* **WHAT YOU SHOULD DO**
Wherever "cells" appears in a line of the listing, report that line.

* **PROVIDED RECORDS**
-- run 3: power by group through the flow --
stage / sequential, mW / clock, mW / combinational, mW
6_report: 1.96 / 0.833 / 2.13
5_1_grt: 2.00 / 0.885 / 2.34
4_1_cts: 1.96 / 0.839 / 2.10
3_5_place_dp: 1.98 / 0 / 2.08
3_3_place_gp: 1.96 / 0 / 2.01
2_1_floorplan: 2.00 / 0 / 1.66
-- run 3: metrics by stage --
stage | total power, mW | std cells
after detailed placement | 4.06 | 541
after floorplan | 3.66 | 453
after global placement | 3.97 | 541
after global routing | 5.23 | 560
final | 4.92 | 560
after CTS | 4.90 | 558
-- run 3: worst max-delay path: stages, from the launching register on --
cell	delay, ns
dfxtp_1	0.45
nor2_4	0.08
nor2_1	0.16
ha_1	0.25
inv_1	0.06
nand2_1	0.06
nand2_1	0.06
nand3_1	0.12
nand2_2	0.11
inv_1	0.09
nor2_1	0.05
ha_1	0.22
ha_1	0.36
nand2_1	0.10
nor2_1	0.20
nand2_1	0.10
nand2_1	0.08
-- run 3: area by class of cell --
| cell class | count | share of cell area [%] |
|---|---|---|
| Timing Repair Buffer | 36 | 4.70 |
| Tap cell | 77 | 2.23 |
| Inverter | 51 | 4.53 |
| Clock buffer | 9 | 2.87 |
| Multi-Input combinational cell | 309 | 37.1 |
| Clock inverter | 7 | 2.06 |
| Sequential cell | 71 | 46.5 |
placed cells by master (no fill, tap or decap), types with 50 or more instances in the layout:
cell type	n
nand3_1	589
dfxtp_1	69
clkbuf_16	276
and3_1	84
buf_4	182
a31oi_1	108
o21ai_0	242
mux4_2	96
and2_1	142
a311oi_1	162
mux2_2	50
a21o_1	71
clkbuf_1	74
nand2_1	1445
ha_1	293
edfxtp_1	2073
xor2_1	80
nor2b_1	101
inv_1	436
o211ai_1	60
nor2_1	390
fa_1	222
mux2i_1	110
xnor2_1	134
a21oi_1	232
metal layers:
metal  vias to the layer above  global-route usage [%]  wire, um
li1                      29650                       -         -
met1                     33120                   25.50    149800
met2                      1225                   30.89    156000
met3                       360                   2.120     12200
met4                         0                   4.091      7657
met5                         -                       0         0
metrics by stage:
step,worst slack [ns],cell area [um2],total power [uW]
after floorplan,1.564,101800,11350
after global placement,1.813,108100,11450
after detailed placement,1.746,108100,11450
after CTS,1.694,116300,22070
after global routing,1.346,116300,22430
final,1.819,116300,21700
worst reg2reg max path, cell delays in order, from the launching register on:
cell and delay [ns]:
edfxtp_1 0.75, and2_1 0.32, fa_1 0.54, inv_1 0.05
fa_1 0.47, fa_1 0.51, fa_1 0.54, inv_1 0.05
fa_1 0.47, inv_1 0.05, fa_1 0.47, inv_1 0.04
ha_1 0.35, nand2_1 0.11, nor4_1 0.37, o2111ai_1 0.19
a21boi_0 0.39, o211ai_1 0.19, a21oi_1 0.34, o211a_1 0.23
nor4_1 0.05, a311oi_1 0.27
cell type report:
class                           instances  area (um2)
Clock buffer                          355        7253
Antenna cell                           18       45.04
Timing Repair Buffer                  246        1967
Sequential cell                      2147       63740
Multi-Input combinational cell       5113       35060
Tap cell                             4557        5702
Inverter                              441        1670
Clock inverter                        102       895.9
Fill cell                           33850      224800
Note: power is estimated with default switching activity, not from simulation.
<file path="src/hw/rtl/assert_macros.svh">
// Assertion macros shared by the load/store align unit RTL.
// No dependencies; included by files that carry concurrent checks.
`ifndef ASSERT_MACROS_SVH
`define ASSERT_MACROS_SVH

// Same-cycle implication, disabled while reset is asserted (active low).
`define ASSERT_IMPLY(lbl, clk, rst_n, ante, cons) \
    lbl: assert property (@(posedge clk) disable iff (!rst_n) (ante) |-> (cons)) \
        else $error("implication check failed");

// Next-cycle implication, disabled while reset is asserted (active low).
`define ASSERT_NEXT(lbl, clk, rst_n, ante, cons) \
    lbl: assert property (@(posedge clk) disable iff (!rst_n) (ante) |=> (cons)) \
        else $error("next-cycle check failed");

`endif

</file>
<file path="src/hw/rtl/slsu_pkg.sv">
// Types, codes and constants for the SPARC load/store align unit.
// No dependencies; imported by every module of the block.
package slsu_pkg;

    localparam logic [31:0] ATOMIC_MASK     = 32'hc168_0000;
    localparam logic [31:0] ATOMIC_MATCH    = 32'hc068_0000;
    localparam logic [5:0]  OP3_LDFSR       = 6'h21;
    localparam logic [5:0]  OP3_STFSR       = 6'h25;
    localparam logic [1:0]  OP_MEM          = 2'b11;
    localparam logic [31:0] KERNEL_BASE_RST = 32'hf000_0000;

    localparam int unsigned PADDR_W = 3;
    localparam logic        REG_KERNEL_BASE = 1'b0;   // word index of the register

    localparam logic [3:0] SIZE_BYTE  = 4'd1;
    localparam logic [3:0] SIZE_HALF  = 4'd2;
    localparam logic [3:0] SIZE_WORD  = 4'd4;
    localparam logic [3:0] SIZE_DWORD = 4'd8;

    // Integer size codes in op3[1:0]
    localparam logic [1:0] SZ_WORD  = 2'd0;
    localparam logic [1:0] SZ_BYTE  = 2'd1;
    localparam logic [1:0] SZ_HALF  = 2'd2;
    localparam logic [1:0] SZ_DWORD = 2'd3;

    typedef enum logic [1:0] {
        ST_DONE        = 2'd0,
        ST_NOT_HANDLED = 2'd1,
        ST_FAULT       = 2'd2
    } t_status;

    typedef struct packed {
        logic [63:0] load_bytes;
        logic [63:0] store_value;
        logic [31:0] index_value;
        logic [31:0] base_value;
        logic [31:0] instruction;
    } t_req;

    typedef struct packed {
        logic [63:0] mem_data;
        logic [63:0] reg_data;
        logic [4:0]  dest_reg;
        logic        misaligned;
        logic [3:0]  access_size;
        logic [31:0] address;
        logic        targets_fsr;
        logic        is_float;
        logic        is_store;
        t_status     status;
    } t_resp;

endpackage

</file>
<file path="src/hw/rtl/slsu_cfg.sv">
// APB register file of the load/store align unit: the kernel base register.
// Depends on slsu_pkg.
module slsu_cfg
    import slsu_pkg::*;
(
    input  logic               i_clk,
    input  logic               i_rst_n,
    input  logic               psel,
    input  logic               penable,
    input  logic               pwrite,
    input  logic [PADDR_W-1:0] paddr,
    input  logic [31:0]        pwdata,
    output logic [31:0]        prdata,
    output logic               pready,
    output logic [31:0]        o_kernel_base
);

    logic [31:0] r_kernel_base;
    logic        w_hit;

    // decode on the word index only; byte offset bits are ignored
    assign w_hit  = (paddr[PADDR_W-1] == REG_KERNEL_BASE);
    assign pready = 1'b1;

    always_ff @(posedge i_clk) begin
        if (!i_rst_n) begin
            r_kernel_base <= KERNEL_BASE_RST;
        end else if (psel && penable && pwrite && pready && w_hit) begin
            r_kernel_base <= pwdata;
        end
    end

    assign prdata        = w_hit ? r_kernel_base : 32'h0;
    assign o_kernel_base = r_kernel_base;

endmodule

</file>
<file path="src/hw/rtl/slsu_decode.sv">
// Single-pass decode: effective address, size, kernel check and data steering.
// Depends on slsu_pkg.
module slsu_decode
    import slsu_pkg::*;
(
    input  t_req        i_req,
    input  logic [31:0] i_kernel_base,
    output t_resp       o_resp
);

    logic [31:0] w_inst;
    logic [5:0]  w_op3;
    logic [1:0]  w_sz;
    logic        w_imm, w_flt, w_store, w_sgn;
    logic        w_unhandled;
    logic [3:0]  w_size;
    logic [3:0]  w_size_m1;
    logic [31:0] w_offset;
    logic [31:0] w_addr;
    logic        w_fault;
    logic [31:0] w_word;
    logic [63:0] w_rdata;
    logic [63:0] w_mdata;

    assign w_inst  = i_req.instruction;
    assign w_op3   = w_inst[24:19];
    assign w_sz    = w_inst[20:19];
    assign w_imm   = w_inst[13];
    assign w_flt   = w_inst[24];
    assign w_store = w_inst[21];
    assign w_sgn   = w_inst[22];

    // non-memory, alternate space, ldstub/swap, quad float
    assign w_unhandled = (w_inst[31:30] != OP_MEM)
                      || (!w_imm && (w_inst[12:5] != 8'h00))
                      || ((w_inst & ATOMIC_MASK) == ATOMIC_MATCH)
                      || (w_flt && (w_sz == SZ_HALF));

    always_comb begin
        if (w_flt) begin
            w_size = (w_sz == SZ_DWORD) ? SIZE_DWORD : SIZE_WORD;
        end else begin
            case (w_sz)
                SZ_WORD:  w_size = SIZE_WORD;
                SZ_BYTE:  w_size = SIZE_BYTE;
                SZ_HALF:  w_size = SIZE_HALF;
                SZ_DWORD: w_size = SIZE_DWORD;
                default:  w_size = SIZE_WORD;
            endcase
        end
    end

    assign w_offset  = w_imm ? {{19{w_inst[12]}}, w_inst[12:0]} : i_req.index_value;
    assign w_addr    = i_req.base_value + w_offset;
    assign w_fault   = (w_addr >= i_kernel_base);
    assign w_size_m1 = w_size - 4'd1;

    // load steering: extend byte/half into the upper word
    always_comb begin
        w_word = i_req.load_bytes[31:0];
        case (w_size)
            SIZE_BYTE: w_word = {{24{w_sgn & i_req.load_bytes[7]}}, i_req.load_bytes[7:0]};
            SIZE_HALF: w_word = {{16{w_sgn & i_req.load_bytes[15]}}, i_req.load_bytes[15:0]};
            default:   w_word = i_req.load_bytes[31:0];
        endcase
        w_rdata = (w_size == SIZE_DWORD) ? i_req.load_bytes : {w_word, 32'h0};
    end

    // store steering from the rd word (or the pair for doubles)
    always_comb begin
        case (w_size)
            SIZE_BYTE: w_mdata = {56'h0, i_req.store_value[39:32]};
            SIZE_HALF: w_mdata = {48'h0, i_req.store_value[47:32]};
            SIZE_WORD: w_mdata = {32'h0, i_req.store_value[63:32]};
            default:   w_mdata = i_req.store_value;
        endcase
    end

    always_comb begin
        o_resp = '0;
        if (w_unhandled) begin
            o_resp.status = ST_NOT_HANDLED;
        end else begin
            o_resp.status      = w_fault ? ST_FAULT : ST_DONE;
            o_resp.is_store    = w_store;
            o_resp.is_float    = w_flt;
            o_resp.targets_fsr = w_flt && ((w_op3 == OP3_LDFSR) || (w_op3 == OP3_STFSR));
            o_resp.address     = w_addr;
            o_resp.access_size = w_size;
            o_resp.misaligned  = |(w_addr[3:0] & w_size_m1);
            o_resp.dest_reg    = w_inst[29:25];
            if (!w_fault) begin
                o_resp.reg_data = w_store ? 64'h0 : w_rdata;
                o_resp.mem_data = w_store ? w_mdata : 64'h0;
            end
        end
    end

endmodule

</file>
<file path="src/hw/rtl/sparc_load_store_align_unit.sv">
// Top level of the SPARC load/store align unit: input stage, decode, result stage.
// Depends on slsu_pkg, slsu_cfg, slsu_decode and assert_macros.svh.
//
// Usage:
//   Slave stream: one beat per memory instruction, carrying the instruction word,
//   rs1 and rs2 values, the store register pair and the raw load bytes.
//   Master stream: one result beat per input beat, in order: status, access kind,
//   effective address, size, misalignment, rd and the steered load/store data.
//   APB port: kernel_base at byte address 0; write it only while the unit is idle.
// Pipeline: a beat accepted from the slave stream sits in the input register,
//   decode logic loads the result register from it once the result stage is
//   free, and the receiver takes the result from that register.
// Throughput: 1 beat per cycle while tready is high; the critical path is the
//   32-bit address add, then the kernel-base compare, both in the decode stage.
// Reset (synchronous, active low): both stage valids clear and kernel_base
//   returns to 0xF0000000; payload registers are not reset.
// Stall: when the receiver holds tready low, the result register keeps its beat,
//   the input stage fills once more and then tready drops on the slave side.
//   No beat is dropped or repeated.
`include "assert_macros.svh"

module sparc_load_store_align_unit
    import slsu_pkg::*;
(
    input  logic               i_clk,
    input  logic               i_rst_n,
    // slave stream
    input  logic               i_s_axis_tvalid,
    output logic               o_s_axis_tready,
    // [31:0] instruction, [63:32] base_value, [95:64] index_value,
    // [159:96] store_value, [223:160] load_bytes
    input  logic [223:0]       i_s_axis_tdata,
    // master stream
    output logic               o_m_axis_tvalid,
    input  logic               i_m_axis_tready,
    // [1:0] status, [2] is_store, [3] is_float, [4] targets_fsr, [36:5] address,
    // [40:37] access_size, [41] misaligned, [46:42] dest_reg, [110:47] reg_data,
    // [174:111] mem_data, [175] zero pad
    output logic [175:0]       o_m_axis_tdata,
    // APB configuration
    input  logic               psel,
    input  logic               penable,
    input  logic               pwrite,
    input  logic [PADDR_W-1:0] paddr,
    input  logic [31:0]        pwdata,
    output logic [31:0]        prdata,
    output logic               pready
);

    logic        r_s1_valid;
    t_req        r_s1_req;
    logic        r_out_valid;
    t_resp       r_out;
    logic        w_s2_ready;
    logic        w_s1_ready;
    logic [31:0] w_kernel_base;
    t_resp       w_resp;

    slsu_cfg u_cfg (
        .i_clk         (i_clk),
        .i_rst_n       (i_rst_n),
        .psel          (psel),
        .penable       (penable),
        .pwrite        (pwrite),
        .paddr         (paddr),
        .pwdata        (pwdata),
        .prdata        (prdata),
        .pready        (pready),
        .o_kernel_base (w_kernel_base)
    );

    // result register frees when empty or being drained this cycle
    assign w_s2_ready      = !r_out_valid || i_m_axis_tready;
    assign w_s1_ready      = !r_s1_valid || w_s2_ready;
    assign o_s_axis_tready = w_s1_ready;

    // input stage
    always_ff @(posedge i_clk) begin
        if (!i_rst_n) begin
            r_s1_valid <= 1'b0;
        end else if (w_s1_ready) begin
            r_s1_valid <= i_s_axis_tvalid;
        end
    end

    always_ff @(posedge i_clk) begin
        if (i_s_axis_tvalid && w_s1_ready) begin
            r_s1_req <= i_s_axis_tdata;
        end
    end

    slsu_decode u_decode (
        .i_req         (r_s1_req),
        .i_kernel_base (w_kernel_base),
        .o_resp        (w_resp)
    );

    // result stage
    always_ff @(posedge i_clk) begin
        if (!i_rst_n) begin
            r_out_valid <= 1'b0;
        end else if (w_s2_ready) begin
            r_out_valid <= r_s1_valid;
        end
    end

    always_ff @(posedge i_clk) begin
        if (r_s1_valid && w_s2_ready) begin
            r_out <= w_resp;
        end
    end

    assign o_m_axis_tvalid = r_out_valid;
    assign o_m_axis_tdata  = {1'b0, r_out};

    // a beat in the input stage is never lost while the result stage is blocked
    `ASSERT_NEXT(a_s1_hold, i_clk, i_rst_n, r_s1_valid && !w_s2_ready, r_s1_valid)
    // unhandled instructions carry nothing but their status
    `ASSERT_IMPLY(a_nh_clean, i_clk, i_rst_n,
        r_out_valid && (r_out.status == ST_NOT_HANDLED),
        (r_out.access_size == 4'd0) && (r_out.address == 32'h0) && !r_out.is_store)
    // a kernel-address fault moves no data
    `ASSERT_IMPLY(a_fault_nodata, i_clk, i_rst_n,
        r_out_valid && (r_out.status == ST_FAULT),
        (r_out.reg_data == 64'h0) && (r_out.mem_data == 64'h0))
    // a store never produces register data
    `ASSERT_IMPLY(a_store_noreg, i_clk, i_rst_n,
        r_out_valid && r_out.is_store, r_out.reg_data == 64'h0)

endmodule
</file>
## src/design/max_pool_with_argmax_assert.svh

```systemverilog
// ----------------------------------------------------------------------------
// max_pool_with_argmax assertion macros
// Shared property forms for the pooling block's checks.
// ----------------------------------------------------------------------------
`ifndef MAX_POOL_WITH_ARGMAX_ASSERT_SVH
`define MAX_POOL_WITH_ARGMAX_ASSERT_SVH

// Same-cycle implication, off while reset is asserted.
`define MPA_ASSERT_NOW(lbl, clk, rst_n, ante, cons, msg) \
    lbl: assert property (@(posedge clk) disable iff (!(rst_n)) (ante) |-> (cons)) \
        else $error(msg);

// Next-cycle implication, off while reset is asserted.
`define MPA_ASSERT_NEXT(lbl, clk, rst_n, ante, cons, msg) \
    lbl: assert property (@(posedge clk) disable iff (!(rst_n)) (ante) |=> (cons)) \
        else $error(msg);

`endif

```

## src/design/mpa_pkg.sv

```systemverilog
// ----------------------------------------------------------------------------
// mpa_pkg
// Shared types and constants of the max pooling with argmax block.
// ----------------------------------------------------------------------------
package mpa_pkg;

    localparam int MAX_WIDTH_DEF    = 1024;
    localparam int MAX_POOL_DEF     = 8;
    localparam int MAX_CHANNELS_DEF = 1024;

    localparam int HEIGHT_LIMIT = 1024;
    localparam int HEIGHT_W     = 11;   // holds HEIGHT_LIMIT itself
    localparam int ROW_W        = 10;   // row counter

    localparam int VALUE_W = 32;
    localparam int INDEX_W = 30;

    localparam logic [VALUE_W-1:0] FLOOR_Q16 = 32'hFC19_0000;   // -999.0

    localparam int CFG_IDX_W  = 3;
    localparam int CFG_DATA_W = 11;
    localparam int POOL_CFG_W = 4;

    localparam int MID_DEPTH = 4;
    localparam int OUT_DEPTH = 4;

    typedef enum logic [CFG_IDX_W-1:0] {
        CFG_POOL_SIZE      = 3'd0,
        CFG_INPUT_WIDTH    = 3'd1,
        CFG_INPUT_HEIGHT   = 3'd2,
        CFG_INPUT_CHANNELS = 3'd3
    } t_cfg_reg;

    typedef struct packed {
        logic                  valid;
        logic [CFG_IDX_W-1:0]  index;
        logic [CFG_DATA_W-1:0] data;
    } t_cfg_write;

    typedef struct packed {
        logic init;       // first sample of its window
        logic emit;       // last sample of its window
        logic map_last;   // window is the last of the map
    } t_item_flags;

    typedef struct packed {
        logic signed [VALUE_W-1:0] pooled_value;
        logic [INDEX_W-1:0]        winner_index;
        logic                      index_valid;
        logic                      map_last;
    } t_result;

endpackage

```

## src/design/mpa_front.sv

```systemverilog
// ----------------------------------------------------------------------------
// mpa_front
// Config registers, raster position tracking and window classification.
// ----------------------------------------------------------------------------
`include "max_pool_with_argmax_assert.svh"

module mpa_front #(
    parameter int MAX_WIDTH    = mpa_pkg::MAX_WIDTH_DEF,
    parameter int MAX_POOL     = mpa_pkg::MAX_POOL_DEF,
    parameter int MAX_CHANNELS = mpa_pkg::MAX_CHANNELS_DEF
) (
    input  logic                                i_clk,
    input  logic                                i_rst_n,
    input  mpa_pkg::t_cfg_write                 i_cfg,
    input  logic                                i_accept,
    input  logic signed [mpa_pkg::VALUE_W-1:0]  i_sample_value,
    output logic                                o_item_push,
    output logic signed [mpa_pkg::VALUE_W-1:0]  o_item_value,
    output logic [mpa_pkg::INDEX_W-1:0]         o_item_flat,
    output logic [$clog2(MAX_WIDTH)-1:0]        o_item_addr,
    output mpa_pkg::t_item_flags                o_item_flags
);

    localparam int XW   = $clog2(MAX_WIDTH);
    localparam int WDW  = $clog2(MAX_WIDTH + 1);
    localparam int PW   = $clog2(MAX_POOL + 1);
    localparam int PHW  = $clog2(MAX_POOL);
    localparam int CHW  = $clog2(MAX_CHANNELS + 1);
    localparam int CW   = (MAX_CHANNELS > 1) ? $clog2(MAX_CHANNELS) : 1;
    localparam int HW   = mpa_pkg::HEIGHT_W;
    localparam int YW   = mpa_pkg::ROW_W;
    localparam int CCW  = (WDW > PW + 1) ? WDW : PW + 1;
    localparam int RCW  = (HW > PW + 1) ? HW : PW + 1;
    localparam int IW   = mpa_pkg::INDEX_W;

    // effective (clamped) geometry
    logic [PW-1:0]  r_pool;
    logic [WDW-1:0] r_wd;
    logic [HW-1:0]  r_ht;
    logic [CHW-1:0] r_ch;

    // position
    logic [XW-1:0]  r_x, n_x;
    logic [YW-1:0]  r_y, n_y;
    logic [CW-1:0]  r_c, n_c;
    logic [PHW-1:0] r_cphase, n_cphase;
    logic [PHW-1:0] r_rphase, n_rphase;
    logic [XW-1:0]  r_ox, n_ox;
    logic [IW-1:0]  r_flat, n_flat;
    logic           r_col_full, r_col_last, r_row_full, r_row_last;

    logic           cfg_hit;
    logic [31:0]    pool_raw, dim_raw;
    logic [31:0]    pool_eff, wd_eff, ht_eff, ch_eff;

    logic           last_col, last_row, last_ch, cwrap, rwrap;
    logic           col_start, row_start;
    logic [WDW-1:0] left_col;
    logic [HW-1:0]  left_row;
    logic           col_full_now, col_last_now, row_full_now, row_last_now;

    // register write decode with range clamping
    always_comb begin
        pool_raw = 32'(i_cfg.data[mpa_pkg::POOL_CFG_W-1:0]);
        dim_raw  = 32'(i_cfg.data);

        if (pool_raw == 32'd0) begin
            pool_eff = 32'd1;
        end else if (pool_raw > 32'(MAX_POOL)) begin
            pool_eff = 32'(MAX_POOL);
        end else begin
            pool_eff = pool_raw;
        end

        if (dim_raw == 32'd0) begin
            wd_eff = 32'd1;
        end else if (dim_raw > 32'(MAX_WIDTH)) begin
            wd_eff = 32'(MAX_WIDTH);
        end else begin
            wd_eff = dim_raw;
        end

        if (dim_raw == 32'd0) begin
            ht_eff = 32'd1;
        end else if (dim_raw > 32'(mpa_pkg::HEIGHT_LIMIT)) begin
            ht_eff = 32'(mpa_pkg::HEIGHT_LIMIT);
        end else begin
            ht_eff = dim_raw;
        end

        if (dim_raw == 32'd0) begin
            ch_eff = 32'd1;
        end else if (dim_raw > 32'(MAX_CHANNELS)) begin
            ch_eff = 32'(MAX_CHANNELS);
        end else begin
            ch_eff = dim_raw;
        end

        cfg_hit = i_cfg.valid &&
                  (i_cfg.index == mpa_pkg::CFG_POOL_SIZE ||
                   i_cfg.index == mpa_pkg::CFG_INPUT_WIDTH ||
                   i_cfg.index == mpa_pkg::CFG_INPUT_HEIGHT ||
                   i_cfg.index == mpa_pkg::CFG_INPUT_CHANNELS);
    end

    // window membership of the current sample
    always_comb begin
        col_start = (r_cphase == '0);
        row_start = (r_x == '0) && (r_rphase == '0);
        left_col  = r_wd - WDW'(r_x);
        left_row  = r_ht - HW'(r_y);

        col_full_now = col_start ? (CCW'(left_col) >= CCW'(r_pool)) : r_col_full;
        col_last_now = col_start ? (CCW'(left_col) < (CCW'(r_pool) << 1)) : r_col_last;
        row_full_now = row_start ? (RCW'(left_row) >= RCW'(r_pool)) : r_row_full;
        row_last_now = row_start ? (RCW'(left_row) < (RCW'(r_pool) << 1)) : r_row_last;
    end

    // position advance
    always_comb begin
        last_col = ((WDW'(r_x) + WDW'(1)) == r_wd);
        last_row = ((HW'(r_y) + HW'(1)) == r_ht);
        last_ch  = ((CHW'(r_c) + CHW'(1)) == r_ch);
        cwrap    = ((PW'(r_cphase) + PW'(1)) == r_pool);
        rwrap    = ((PW'(r_rphase) + PW'(1)) == r_pool);

        n_y      = r_y;
        n_c      = r_c;
        n_rphase = r_rphase;

        if (last_col) begin
            n_x      = '0;
            n_cphase = '0;
            n_ox     = '0;
            n_y      = last_row ? '0 : r_y + YW'(1);
            n_rphase = (last_row || rwrap) ? '0 : r_rphase + PHW'(1);
            if (last_row) begin
                n_c = last_ch ? '0 : r_c + CW'(1);
            end
        end else begin
            n_x      = r_x + XW'(1);
            n_cphase = cwrap ? '0 : r_cphase + PHW'(1);
            n_ox     = cwrap ? r_ox + XW'(1) : r_ox;
        end

        n_flat = (last_col && last_row && last_ch) ? '0 : r_flat + IW'(1);
    end

    always_ff @(posedge i_clk) begin
        if (!i_rst_n) begin
            r_pool     <= PW'(2);
            r_wd       <= WDW'(1);
            r_ht       <= HW'(1);
            r_ch       <= CHW'(1);
            r_x        <= '0;
            r_y        <= '0;
            r_c        <= '0;
            r_cphase   <= '0;
            r_rphase   <= '0;
            r_ox       <= '0;
            r_flat     <= '0;
            r_col_full <= 1'b0;
            r_col_last <= 1'b0;
            r_row_full <= 1'b0;
            r_row_last <= 1'b0;
        end else if (cfg_hit) begin
            unique case (i_cfg.index)
                mpa_pkg::CFG_POOL_SIZE:      r_pool <= PW'(pool_eff);
                mpa_pkg::CFG_INPUT_WIDTH:    r_wd   <= WDW'(wd_eff);
                mpa_pkg::CFG_INPUT_HEIGHT:   r_ht   <= HW'(ht_eff);
                mpa_pkg::CFG_INPUT_CHANNELS: r_ch   <= CHW'(ch_eff);
                default:                     r_pool <= r_pool;
            endcase
            r_x      <= '0;
            r_y      <= '0;
            r_c      <= '0;
            r_cphase <= '0;
            r_rphase <= '0;
            r_ox     <= '0;
            r_flat   <= '0;
        end else if (i_accept) begin
            r_x        <= n_x;
            r_y        <= n_y;
            r_c        <= n_c;
            r_cphase   <= n_cphase;
            r_rphase   <= n_rphase;
            r_ox       <= n_ox;
            r_flat     <= n_flat;
            r_col_full <= col_full_now;
            r_col_last <= col_last_now;
            r_row_full <= row_full_now;
            r_row_last <= row_last_now;
        end
    end

    assign o_item_push           = i_accept && col_full_now && row_full_now;
    assign o_item_value          = i_sample_value;
    assign o_item_flat           = r_flat;
    assign o_item_addr           = r_ox;
    assign o_item_flags.init     = (r_cphase == '0) && (r_rphase == '0);
    assign o_item_flags.emit     = cwrap && rwrap;
    assign o_item_flags.map_last = last_ch && col_last_now && row_last_now;

    `MPA_ASSERT_NOW(a_front_phase_range, i_clk, i_rst_n, 1'b1, (PW'(r_cphase) < r_pool) && (PW'(r_rphase) < r_pool), "mpa_front: window phase outside pool size")

endmodule

```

* **PROBLEM SOLUTION**
stage | total power, mW | std cells
placed cells by master (no fill, tap or decap), types with 50 or more instances in the layout:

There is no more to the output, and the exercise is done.